Robert Byron (1905-1941) attraversa i luoghi dell’arte e della memoria tra Persia e Afghanistan con lo spirito dei grandi esploratori dell’Ottocento e la grazia disinvolta di un vedutista alla ricerca di scorci da ritrarre ad acquerello. Uomo colto e dotato di spirito, Byron viaggia alla ricerca delle testimonianze del passato non tralasciando di rilevare le contraddizioni del presente. Il libro, tecnicamente, si definisce come un diario di viaggio, ma ciò che conquista il lettore è il piglio brillante con cui l’autore riporta le sue impressioni di attento osservatore della natura umana non meno che delle testimonianze archeologiche. Sia quando parla dell’arte Moghul che quando commenta, con stile rigorosamente british, le bizzarrie esterofile dello Scià Reza Pahalavi, Byron incanta con la sua prosa asciutta e sorprendentemente moderna. Il racconto dei suoi spostamenti a bordo di camion sgangherati, sempre en panne, o dei pernottamenti in caravanserragli antichi come le strade da lui percorse, è affascinante quanto la descrizione delle meraviglie di Isfahan e di Herat.
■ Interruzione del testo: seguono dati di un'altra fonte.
`src/rtl/sdh_pkg.sv`:
```
package sdh_pkg;
  localparam int FRAME_BITS = 48;
  localparam int LONG_BITS  = 136;
  localparam int HDR_BITS   = 40;

  localparam logic [2:0] RT_SHORT = 3'd0;
  localparam logic [2:0] RT_LONG  = 3'd1;
  localparam logic [2:0] RT_NONE  = 3'd2;
  localparam logic [2:0] RT_BUSY  = 3'd4;

  localparam logic [7:0] A_CMD  = 8'h00;
  localparam logic [7:0] A_ARG  = 8'h04;
  localparam logic [7:0] A_TMO  = 8'h08;
  localparam logic [7:0] A_DIV  = 8'h0C;
  localparam logic [7:0] A_RSP0 = 8'h10;
  localparam logic [7:0] A_RSP1 = 8'h14;
  localparam logic [7:0] A_RSP2 = 8'h18;
  localparam logic [7:0] A_RSP3 = 8'h1C;
  localparam logic [7:0] A_STAT = 8'h20;
  localparam logic [7:0] A_HCFG = 8'h38;

  localparam int ST_CRC   = 4;
  localparam int ST_CTO   = 6;
  localparam int ST_BTO   = 7;
  localparam int ST_BUSY  = 10;
  localparam logic [10:0] ST_MASK = 11'h7F9;
endpackage

```
`src/rtl/sdh_crc7.sv`:
```
module sdh_crc7 #(
  parameter int W = 40
) (
  input  logic [W-1:0] data,
  output logic [6:0]   crc
);
  always_comb begin
    logic fb;
    crc = 7'd0;
    for (int i = W - 1; i >= 0; i--) begin
      fb  = data[i] ^ crc[6];
      crc = {crc[5:0], 1'b0} ^ (fb ? 7'h09 : 7'h00);
    end
  end
endmodule

```
`src/rtl/sdh_clkgen.sv`:
```
module sdh_clkgen #(
  parameter int DIV_W = 11
) (
  input  logic             clk,
  input  logic             rst,
  input  logic [DIV_W-1:0] div,
  output logic             sd_clk,
  output logic             rise_stb,
  output logic             fall_stb
);
  logic [DIV_W-1:0] cnt;
  logic             hit;

  assign hit      = (cnt >= div);
  assign rise_stb = hit & ~sd_clk;
  assign fall_stb = hit & sd_clk;

  always_ff @(posedge clk) begin
    if (rst) begin
      cnt    <= '0;
      sd_clk <= 1'b0;
    end else if (hit) begin
      cnt    <= '0;
      sd_clk <= ~sd_clk;
    end else begin
      cnt <= cnt + 1'b1;
    end
  end

  AST_SDCLK_TOGGLE: assert property (@(posedge clk) disable iff (rst)
    (rise_stb | fall_stb) |=> (sd_clk != $past(sd_clk)));
endmodule

```
`src/rtl/sdh_cmd_fsm.sv`:
```
module sdh_cmd_fsm
  import sdh_pkg::*;
#(
  parameter int WAIT_LIM = 64,
  parameter int TMO_W    = 32
) (
  input  logic             clk,
  input  logic             rst,
  input  logic             go,
  input  logic [5:0]       idx,
  input  logic [31:0]      arg,
  input  logic [2:0]       rtype,
  input  logic [TMO_W-1:0] tmo_lim,
  input  logic             rise_stb,
  input  logic             fall_stb,
  input  logic             cmd_in,
  input  logic             dat0_in,
  output logic             cmd_out,
  output logic             cmd_oe,
  output logic             fin,
  output logic             err_cto,
  output logic             err_crc,
  output logic             err_bto,
  output logic             busy_evt,
  output logic             rsp_we_short,
  output logic             rsp_we_long,
  output logic [127:0]     rsp_data
);
  localparam int CW = $clog2(LONG_BITS + 1);

  typedef enum logic [2:0] {S_IDLE, S_TX, S_WAIT, S_RX, S_CHK, S_BUSY} st_t;
  st_t st;

  logic [FRAME_BITS-1:0] txsh;
  logic [LONG_BITS-1:0]  rxsh;
  logic [CW-1:0]         cnt;
  logic [TMO_W-1:0]      bcnt;
  logic [2:0]            rt_q;
  logic [6:0]            tx_crc, rx_crc;
  logic                  is_long, is_none, is_busy;

  assign is_long = (rt_q == RT_LONG);
  assign is_none = (rt_q == RT_NONE);
  assign is_busy = (rt_q == RT_BUSY);
  assign rsp_data = is_long ? rxsh[127:0] : {96'd0, rxsh[39:8]};

  sdh_crc7 #(.W(HDR_BITS)) u_crc_tx (.data({2'b01, idx, arg}), .crc(tx_crc));
  sdh_crc7 #(.W(HDR_BITS)) u_crc_rx (.data(rxsh[47:8]), .crc(rx_crc));

  always_ff @(posedge clk) begin
    if (rst) begin
      st <= S_IDLE; txsh <= '0; rxsh <= '0; cnt <= '0; bcnt <= '0; rt_q <= '0;
      cmd_out <= 1'b1; cmd_oe <= 1'b0;
      fin <= 1'b0; err_cto <= 1'b0; err_crc <= 1'b0; err_bto <= 1'b0;
      busy_evt <= 1'b0; rsp_we_short <= 1'b0; rsp_we_long <= 1'b0;
    end else begin
      fin <= 1'b0; err_cto <= 1'b0; err_crc <= 1'b0; err_bto <= 1'b0;
      busy_evt <= 1'b0; rsp_we_short <= 1'b0; rsp_we_long <= 1'b0;
      case (st)
        S_IDLE: if (go) begin
          txsh <= {2'b01, idx, arg, tx_crc, 1'b1};
          rxsh <= '0;
          rt_q <= rtype;
          cnt  <= '0;
          st   <= S_TX;
        end
        S_TX: if (fall_stb) begin
          if (cnt == CW'(FRAME_BITS)) begin
            cmd_oe  <= 1'b0;
            cmd_out <= 1'b1;
            cnt     <= '0;
            if (is_none) begin
              fin <= 1'b1;
              st  <= S_IDLE;
            end else begin
              st <= S_WAIT;
            end
          end else begin
            cmd_oe  <= 1'b1;
            cmd_out <= txsh[FRAME_BITS-1];
            txsh    <= {txsh[FRAME_BITS-2:0], 1'b0};
            cnt     <= cnt + 1'b1;
          end
        end
        S_WAIT: if (rise_stb) begin
          if (!cmd_in) begin
            rxsh <= {rxsh[LONG_BITS-2:0], cmd_in};
            cnt  <= CW'(1);
            st   <= S_RX;
          end else if (cnt == CW'(WAIT_LIM - 1)) begin
            fin     <= 1'b1;
            err_cto <= 1'b1;
            st      <= S_IDLE;
          end else begin
            cnt <= cnt + 1'b1;
          end
        end
        S_RX: if (rise_stb) begin
          rxsh <= {rxsh[LONG_BITS-2:0], cmd_in};
          cnt  <= cnt + 1'b1;
          if (cnt == (is_long ? CW'(LONG_BITS - 1) : CW'(FRAME_BITS - 1)))
            st <= S_CHK;
        end
        S_CHK: begin
          bcnt <= '0;
          if (is_long) begin
            rsp_we_long <= 1'b1;
            fin         <= 1'b1;
            st          <= S_IDLE;
          end else begin
            rsp_we_short <= 1'b1;
            if (rx_crc != rxsh[7:1]) begin
              err_crc <= 1'b1;
              fin     <= 1'b1;
              st      <= S_IDLE;
            end else if (is_busy) begin
              st <= S_BUSY;
            end else begin
              fin <= 1'b1;
              st  <= S_IDLE;
            end
          end
        end
        S_BUSY: begin
          if (dat0_in) begin
            busy_evt <= 1'b1;
            fin      <= 1'b1;
            st       <= S_IDLE;
          end else if (bcnt >= tmo_lim) begin
            err_bto <= 1'b1;
            fin     <= 1'b1;
            st      <= S_IDLE;
          end else begin
            bcnt <= bcnt + 1'b1;
          end
        end
        default: st <= S_IDLE;
      endcase
    end
  end

  AST_RELEASE_ON_END: assert property (@(posedge clk) disable iff (rst)
    $fell(cmd_oe) |-> ($past(cmd_out) && cmd_out));
  AST_WAIT_WINDOW: assert property (@(posedge clk) disable iff (rst)
    (st == S_WAIT) |-> (cnt < CW'(WAIT_LIM)));
endmodule

```
`src/rtl/sdh_cmd_engine.sv`:
```
module sdh_cmd_engine
  import sdh_pkg::*;
#(
  parameter int          DIV_W    = 11,
  parameter int          TMO_W    = 32,
  parameter int          WAIT_LIM = 64,
  parameter logic [31:0] TMO_RST  = 32'h00F0_0000
) (
  input  logic        clk,
  input  logic        rst,
  input  logic        bus_we,
  input  logic [7:0]  bus_addr,
  input  logic [31:0] bus_wdata,
  output logic [31:0] bus_rdata,
  output logic        sd_clk,
  output logic        cmd_out,
  output logic        cmd_oe,
  input  logic        cmd_in,
  input  logic        dat0_in,
  output logic        irq
);
  logic [5:0]       idx_q;
  logic             c2h_q, h2c_q, start_q, failed_q;
  logic [2:0]       rt_q;
  logic [31:0]      arg_q;
  logic [TMO_W-1:0] tmo_q;
  logic [DIV_W-1:0] div_q;
  logic [31:0]      rsp_q [4];
  logic [10:0]      stat_q;
  logic [10:0]      hcfg_q;

  logic rise_stb, fall_stb, go, in_flight, cmd_wr;
  logic fin, err_cto, err_crc, err_bto, busy_evt, we_s, we_l;
  logic [127:0] rsp_d;
  logic [10:0]  stat_set;

  assign in_flight = start_q & ~failed_q;
  assign cmd_wr    = bus_we && (bus_addr == A_CMD) && !in_flight;
  assign go        = cmd_wr && bus_wdata[15];
  assign stat_set  = (11'(err_crc) << ST_CRC) | (11'(err_cto) << ST_CTO) |
                     (11'(err_bto) << ST_BTO) | (11'(busy_evt) << ST_BUSY);

  sdh_clkgen #(.DIV_W(DIV_W)) u_clk (
    .clk(clk), .rst(rst), .div(div_q),
    .sd_clk(sd_clk), .rise_stb(rise_stb), .fall_stb(fall_stb));

  sdh_cmd_fsm #(.WAIT_LIM(WAIT_LIM), .TMO_W(TMO_W)) u_fsm (
    .clk(clk), .rst(rst), .go(go), .idx(bus_wdata[5:0]), .arg(arg_q),
    .rtype(bus_wdata[11:9]), .tmo_lim(tmo_q),
    .rise_stb(rise_stb), .fall_stb(fall_stb), .cmd_in(cmd_in), .dat0_in(dat0_in),
    .cmd_out(cmd_out), .cmd_oe(cmd_oe), .fin(fin),
    .err_cto(err_cto), .err_crc(err_crc), .err_bto(err_bto), .busy_evt(busy_evt),
    .rsp_we_short(we_s), .rsp_we_long(we_l), .rsp_data(rsp_d));

  always_ff @(posedge clk) begin
    if (rst) begin
      idx_q <= '0; c2h_q <= 1'b0; h2c_q <= 1'b0; rt_q <= '0;
      start_q <= 1'b0; failed_q <= 1'b0;
      arg_q <= '0; tmo_q <= TMO_W'(TMO_RST); div_q <= '0;
      stat_q <= '0; hcfg_q <= '0; irq <= 1'b0;
      for (int i = 0; i < 4; i++) rsp_q[i] <= '0;
    end else begin
      irq <= stat_q[ST_BUSY] & hcfg_q[ST_BUSY];
      if (cmd_wr) begin
        idx_q    <= bus_wdata[5:0];
        c2h_q    <= bus_wdata[6];
        h2c_q    <= bus_wdata[7];
        rt_q     <= bus_wdata[11:9];
        start_q  <= bus_wdata[15];
        failed_q <= 1'b0;
      end else if (fin) begin
        if (err_cto | err_crc | err_bto) failed_q <= 1'b1;
        else                            start_q  <= 1'b0;
      end
      if (bus_we) begin
        case (bus_addr)
          A_ARG:   arg_q  <= bus_wdata;
          A_TMO:   tmo_q  <= bus_wdata[TMO_W-1:0];
          A_DIV:   div_q  <= bus_wdata[DIV_W-1:0];
          A_HCFG:  hcfg_q <= bus_wdata[10:0];
          default: ;
        endcase
      end
      stat_q <= ((bus_we && bus_addr == A_STAT) ? (stat_q & ~bus_wdata[10:0]) : stat_q)
                | (stat_set & ST_MASK);
      if (we_l) begin
        for (int i = 0; i < 4; i++) rsp_q[i] <= rsp_d[32*i +: 32];
      end else if (we_s) begin
        rsp_q[0] <= rsp_d[31:0];
      end
    end
  end

  always_ff @(posedge clk) begin
    if (rst) bus_rdata <= '0;
    else begin
      case (bus_addr)
        A_CMD:   bus_rdata <= {16'd0, start_q, failed_q, 2'b00, rt_q, 1'b0, h2c_q, c2h_q, idx_q};
        A_ARG:   bus_rdata <= arg_q;
        A_TMO:   bus_rdata <= 32'(tmo_q);
        A_DIV:   bus_rdata <= 32'(div_q);
        A_RSP0:  bus_rdata <= rsp_q[0];
        A_RSP1:  bus_rdata <= rsp_q[1];
        A_RSP2:  bus_rdata <= rsp_q[2];
        A_RSP3:  bus_rdata <= rsp_q[3];
        A_STAT:  bus_rdata <= {21'd0, stat_q};
        A_HCFG:  bus_rdata <= {21'd0, hcfg_q};
        default: bus_rdata <= '0;
      endcase
    end
  end

  AST_FAIL_HAS_CAUSE: assert property (@(posedge clk) disable iff (rst)
    $rose(failed_q) |-> (stat_q[ST_CTO] | stat_q[ST_CRC] | stat_q[ST_BTO]));
  AST_UPPER_RSP_HOLD: assert property (@(posedge clk) disable iff (rst)
    !$stable(rsp_q[1]) |-> $past(we_l));
  AST_IRQ_GATED: assert property (@(posedge clk) disable iff (rst)
    irq |-> $past(hcfg_q[ST_BUSY]));
  AST_BUSY_WRITE_IGNORED: assert property (@(posedge clk) disable iff (rst)
    (bus_we && bus_addr == A_CMD && in_flight) |=> ($stable(idx_q) && $stable(rt_q)));
endmodule

```
`config.mk`:
```
export PLATFORM = sky130hd
export DESIGN_NAME = sdh_cmd_engine
export DESIGN_NICKNAME = d
export VERILOG_FILES = /design/src/rtl/sdh_pkg.sv /design/src/rtl/sdh_crc7.sv /design/src/rtl/sdh_clkgen.sv /design/src/rtl/sdh_cmd_fsm.sv /design/src/rtl/sdh_cmd_engine.sv
export SDC_FILE = /design/constraint.sdc
export NUM_CORES = 1
export LEC_CHECK = 0
export CELL_PAD_IN_SITES_DETAIL_PLACEMENT = 1
export CELL_PAD_IN_SITES_GLOBAL_PLACEMENT = 1
export CORE_MARGIN = 1
export CORE_UTILIZATION = 34
export DETAILED_ROUTE_END_ITERATION = 16
export DONT_BUFFER_PORTS = 1
export PLACE_DENSITY_LB_ADDON = 0.1
export SLEW_MARGIN = 20
export SYNTH_ARGS = -nofsm -noshare
export SYNTH_HDL_FRONTEND = slang
export SYNTH_SLANG_ARGS = --single-unit
export TNS_END_PERCENT = 20
```
`constraint.sdc`:
```
create_clock -name clk -period 3.4 [get_ports clk]
set_input_delay 0.68 -clock clk [delete_from_list [all_inputs] [get_ports clk]]
set_output_delay 0.68 -clock clk [all_outputs]
set_load 0.01 [all_outputs]
```
==> summary.txt <==
Yosys
  – Most frequent cell after synthesis: nand2_1
  – Netlist Area Pre-Place: approximately 0.023 mm^2
  – Syn_nets: between 2000 and 3000
  – Post-Synthesis Cells: 2557
  – Async S/R FF share, synth: 0%
  – Synth cell count leaders: nand2_1 (474), dfxtp_1 (386), a21oi_1 (369), clkbuf_1 (181), nand3_1 (160)
  – Area contributors post-synth: dfxtp_1 (34%), edfxtp_1 (17%), a21oi_1 (8.0%)
  – Post-synth top area share: 33.52%
  – Post-synthesis cell type count: 67
  – Seq/Total Area, Yosys: between 50% and 60%
  – Syn Area/Cell: 9.015 um^2
  – FF+latch count, synth: 514
  – Synth Warn #: 0
  – Post-synth EDFFs: about 130
  – Synth area leader: dfxtp_1
  – Main synth FF type: dfxtp_1

Routing
  – Vias: ~19000
  – Detailed-route DRC error count: 0
  – Total Wirelength: a little over 80 mm
  – DR iter-0 viols: 1305
  – Wire per inst: roughly 23 um
  – Final ANT Viol Nets: 0
  – First-pass DRT Iterations: 8
  – Vias per cell: roughly 5.5

Setup path
  – CP max stage delay: 0.46 ns
  – Slowest CP cell: xnor3_2
  – CP top delay family: XOR/XNOR gates
  – Startpoint class of the critical path: register
  – CP required: a little under 4 ns
  – CP arrival: approximately 3.9 ns
  – CP Max Fanout: 2
  – Critical Path End Type: register
  – R2R Setup Slk: about 0.046 ns
  – Ordered cell list for the critical path: xnor2_2, buf_4, xnor3_1, xor3_2, xnor3_2, xnor2_2, o31ai_1, o2111ai_1, buf_4, nor4b_4, a21oi_2, a221oi_2
  – Reg2reg path depth: 12
  – Worst reg2reg endpoint: u_fsm.st[0]$_SDFFE_PP0P_
  – Setup CP Type: reg -> reg
  – Number of buffer and inverter stages on the critical path: 2
  – Worst R2R Start: u_fsm.rxsh[25]$_SDFFE_PP0P_

Placed design
  – Setup Slack @ Placement: -0.1339 ns
  – DPL Wire Length: approximately 57 mm
  – GP Congestion: about 0.84
  – Port Buffer Count: 0
  – DP Area: between 0.02 and 0.025 mm^2

Power and ir drop
  – Net Switching: 3.004 mW
  – Sequential power share: 46.2%
  – Pwr/cell area: 504.3 mW/mm^2
  – Combinational cell fraction of total power: about 3%
  – Int Power: between 10 and 15 mW
  – Worst IR Drop VDD: between 0.4 and 0.5 mV
  – Lkg Pwr: between 9 and 10 nW
  – Clock Power Share: 50.8%
  – Switching fraction of total power: a little over a fifth

Timing
  – RSZ-0062 raised after global routing: yes
  – Fin crit share: around 100%
  – Minimum clock period: 3.354 ns
  – Final Setup Violations: 0
  – Hold Fails Final Rpt: 0
  – Slew headroom: between 30% and 40%
  – Slew @ Worst Pin: roughly 0.99 ns
  – Clock Skews: between 0.02 and 0.03 ns
  – WHS: 0.1277 ns
  – Setup ws final: around 0.046 ns
  – Final Max Tran Viols: 0
  – F_max: 0.2982 GHz

Floorplan
  – Initial Utilization: about a third
  – Rows: 95
  – Die area: between 0.06 and 0.07 mm^2
  – Placeable Area: around 0.067 mm^2
  – Io pins: 81
  – Die H: 262.4 um
  – Chip Width: roughly 260 um

Final layout
  – Final core occ: about two fifths
  – Area grow syn2layout: 18.18%
  – Final #Nets: between 2000 and 3000
  – Post-route cell area: around 0.027 mm^2
  – Layout cell share with drive strength beyond 1: a little over an eighth

Clock network
  – CTS Buf Count: 58
  – Root Buffer: clkbuf_16
  – Clk slew on worst S/H paths: 0.07 ns
  – TritonCTS clock tree: done
  – Longest Clk Path Bufs: 3
  – CTS H-Tree Depth: 2
  – Clock sink count: 514
  – Skew-Pair Late Insertion Delay: between 0.6 and 0.7 ns

Global routing
  – Pin count of the biggest net entering global routing: 293
  – Antenna violations before repair: 1
  – Number of global-route vias before repair: between 15000 and 20000
  – First-pass GRT wire length: ~120 mm
  – Grt ovf: 0
  – Total Routing Usage GR: between 20% and 30%

Worst hold path
  – Hold depth: 1
  – Hold Crit Class: in -> reg
  – Hold Crit Start: bus_wdata[9]
  – Hold Path End: stat_q[9]$_SDFFE_PP0P_

Outcome
  – Run status: finished clean

Flow run
  – Max-Cap Viols: 0
==> cell type report <==
cell class / count / area [um^2]
Antenna cell: 2 / 5.005
Clock buffer: 83 / 1687
Clock inverter: 26 / 459.2
Fill cell: 7570 / 39910
Inverter: 57 / 214.0
Multi-Input combinational cell: 1793 / 10860
Sequential cell: 514 / 11590
Tap cell: 873 / 1092
Timing Repair Buffer: 159 / 1338
==> registers in the layout (all words and copies together) (netlist names), 8 cells and up <==
register    count
stat_q         11
arg_q          32
bus_rdata      32
div_q          11
tmo_q          32
u_clk.cnt      11
u_fsm.cnt       8
u_fsm.rxsh    128
u_fsm.bcnt     32
hcfg_q         11
rsp_q         128
u_fsm.txsh     48
==> power groups by stage <==
stage	sequential, mW	clock (mW)	combinational (mW)
after detailed placement	6.49	0	0.409
after global placement	6.48	0	0.402
after CTS	6.35	7.14	0.409
after global routing	6.35	7.38	0.435
after floorplan	6.47	0	0.342
final	6.35	6.98	0.409
==> cells in the final DEF (no fill, tap or decap), drive strengths merged, types with 4 or more instances in the layout <==
cell type and n:
nor3 16, a31oi 13, nor2 88, a22oi 94, clkbuf 83, xor2 46, a21oi 369, ha 47
xor3 7, a21o 20, o211ai 6, nand2 474, o21ai 60, nor3b 4, edfxtp 128, dfxtp 386
clkinv 15, nand3 160, a222oi 24, a41oi 5, inv 58, xnor3 13, bufinv 10, xnor2 95
and3 21, nand3b 4, a22o 6, or3 28, or2 8, mux2 7, o31ai 4, a221oi 10
o2111ai 5, a211oi 7, buf 159, nand4 12, and2 104
==> logic make-up (layout without fill, tap and decap cells) <==
kind of cell	count (synthesis)	in the layout	synth area share, %
adder cells (fa/ha/maj)	47	47	2.551
flip-flops	514	514	50.20
XOR/XNOR	161	161	7.512
buffers and inverters	250	325	4.093
multiplexers	10	10	0.4722
AND/OR/NAND/NOR	935	935	18.50
other	0	2	0
AO/OA/AOI/OAI	640	640	16.68
==> worst register-to-register path, delay by kind of cell, from the launching register on <==
family,cells,cell delay [ns]
AO/OA/AOI/OAI,4,0.70
XOR/XNOR,5,1.59
buffers and inverters,2,0.33
flip-flops,1,0.34
AND/OR/NAND/NOR,1,0.29
==> routing by layer <==
| layer | routed length [um] | vias to the layer above | GRT usage (%) |
|---|---|---|---|
| met5 | 0 | - | 0 |
| li1 | - | 8972 | - |
| met1 | 38200 | 9692 | 32.44 |
| met3 | 3424 | 103 | 2.839 |
| met2 | 38840 | 357 | 38.88 |
| met4 | 1789 | 0 | 5.628 |
==> through the flow <==
step | setup TNS [ns] | power (mW) | cells
floorplan | 0 | 6.812 | 2557
global placement | -0.1608 | 6.886 | 3390
detailed placement | -1.129 | 6.895 | 3390
CTS | 0 | 13.90 | 3500
global route | -0.6269 | 14.17 | 3505
finish | 0 | 13.74 | 3507
==> repair_timing <==
action | CTS | global route
hold buffers | 0 | 0
setup buffers | 1 | 3
cloned | 0 | 2
pin swaps | 4 | 21
setup endpoints to repair | 21 | 35
gates resized for setup | 4 | 55
==> worst max path at each step <==
stage | startpoint | end | slack, ns | depth (start not counted)
finish | u_fsm.rxsh[25]$_SDFFE_PP0P_ | u_fsm.st[0]$_SDFFE_PP0P_ | 0.05 | 12
detailed placement | u_fsm.bcnt[0]$_SDFFE_PP0P_ | u_fsm.bcnt[11]$_SDFFE_PP0P_ | -0.13 | 14
global placement | u_fsm.rxsh[38]$_SDFFE_PP0P_ | u_fsm.st[0]$_SDFFE_PP0P_ | -0.09 | 11
floorplan | u_fsm.rxsh[42]$_SDFFE_PP0P_ | u_fsm.st[0]$_SDFFE_PP0P_ | 0.09 | 11
global route | u_fsm.rxsh[44]$_SDFFE_PP0P_ | u_fsm.st[0]$_SDFFE_PP0P_ | -0.09 | 15
CTS | u_fsm.bcnt[0]$_SDFFE_PP0P_ | u_fsm.bcnt[31]$_SDFFE_PP0P_ | 0.0006 | 14
No activity file was read; power rests on OpenSTA's default activity.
Un viaggio avventuroso lungo un itinerario che comprende le testimonianze di uno dei periodi più floridi per l’Asia centrale: il Rinascimento timuride. Tamerlano, Shah Rukh, Goar Shad Begum, uomini e donne innamorati del piacere di vivere, i “Medici d’Oriente”, come li definisce l’autore, seppero conciliare, sia pure per un breve periodo, il consolidamento di un potere basato sulla fede islamica con un vero e proprio umanesimo e un raffinato mecenatismo. D’altra parte l’interesse di Byron non si limita all’architettura del quindicesimo secolo, ma percorre le tracce di tutte le diverse dominazioni: dall’impero Achemenide con le vestigia di Persepoli, alla dinastia Sasanide le cui testimonianze archeologiche, all’epoca scarsamente conosciute, “documentano un oscuro periodo della storia alla congiunzione tra il mondo antico e quello moderno”; dalle prime dinastie islamiche, Omayyadi e Abbasidi, agli invasori di lingua turca che, convertiti all’Islam, regnarono tra crudeltà e splendore fino all’avvento dei Safavidi.
L’edizione Adelphi riporta in apertura il saggio di Bruce Chatwin, Lamento per l’Afghanistan, scritto come introduzione all’edizione Penguin di “La via per l’Oxiana”.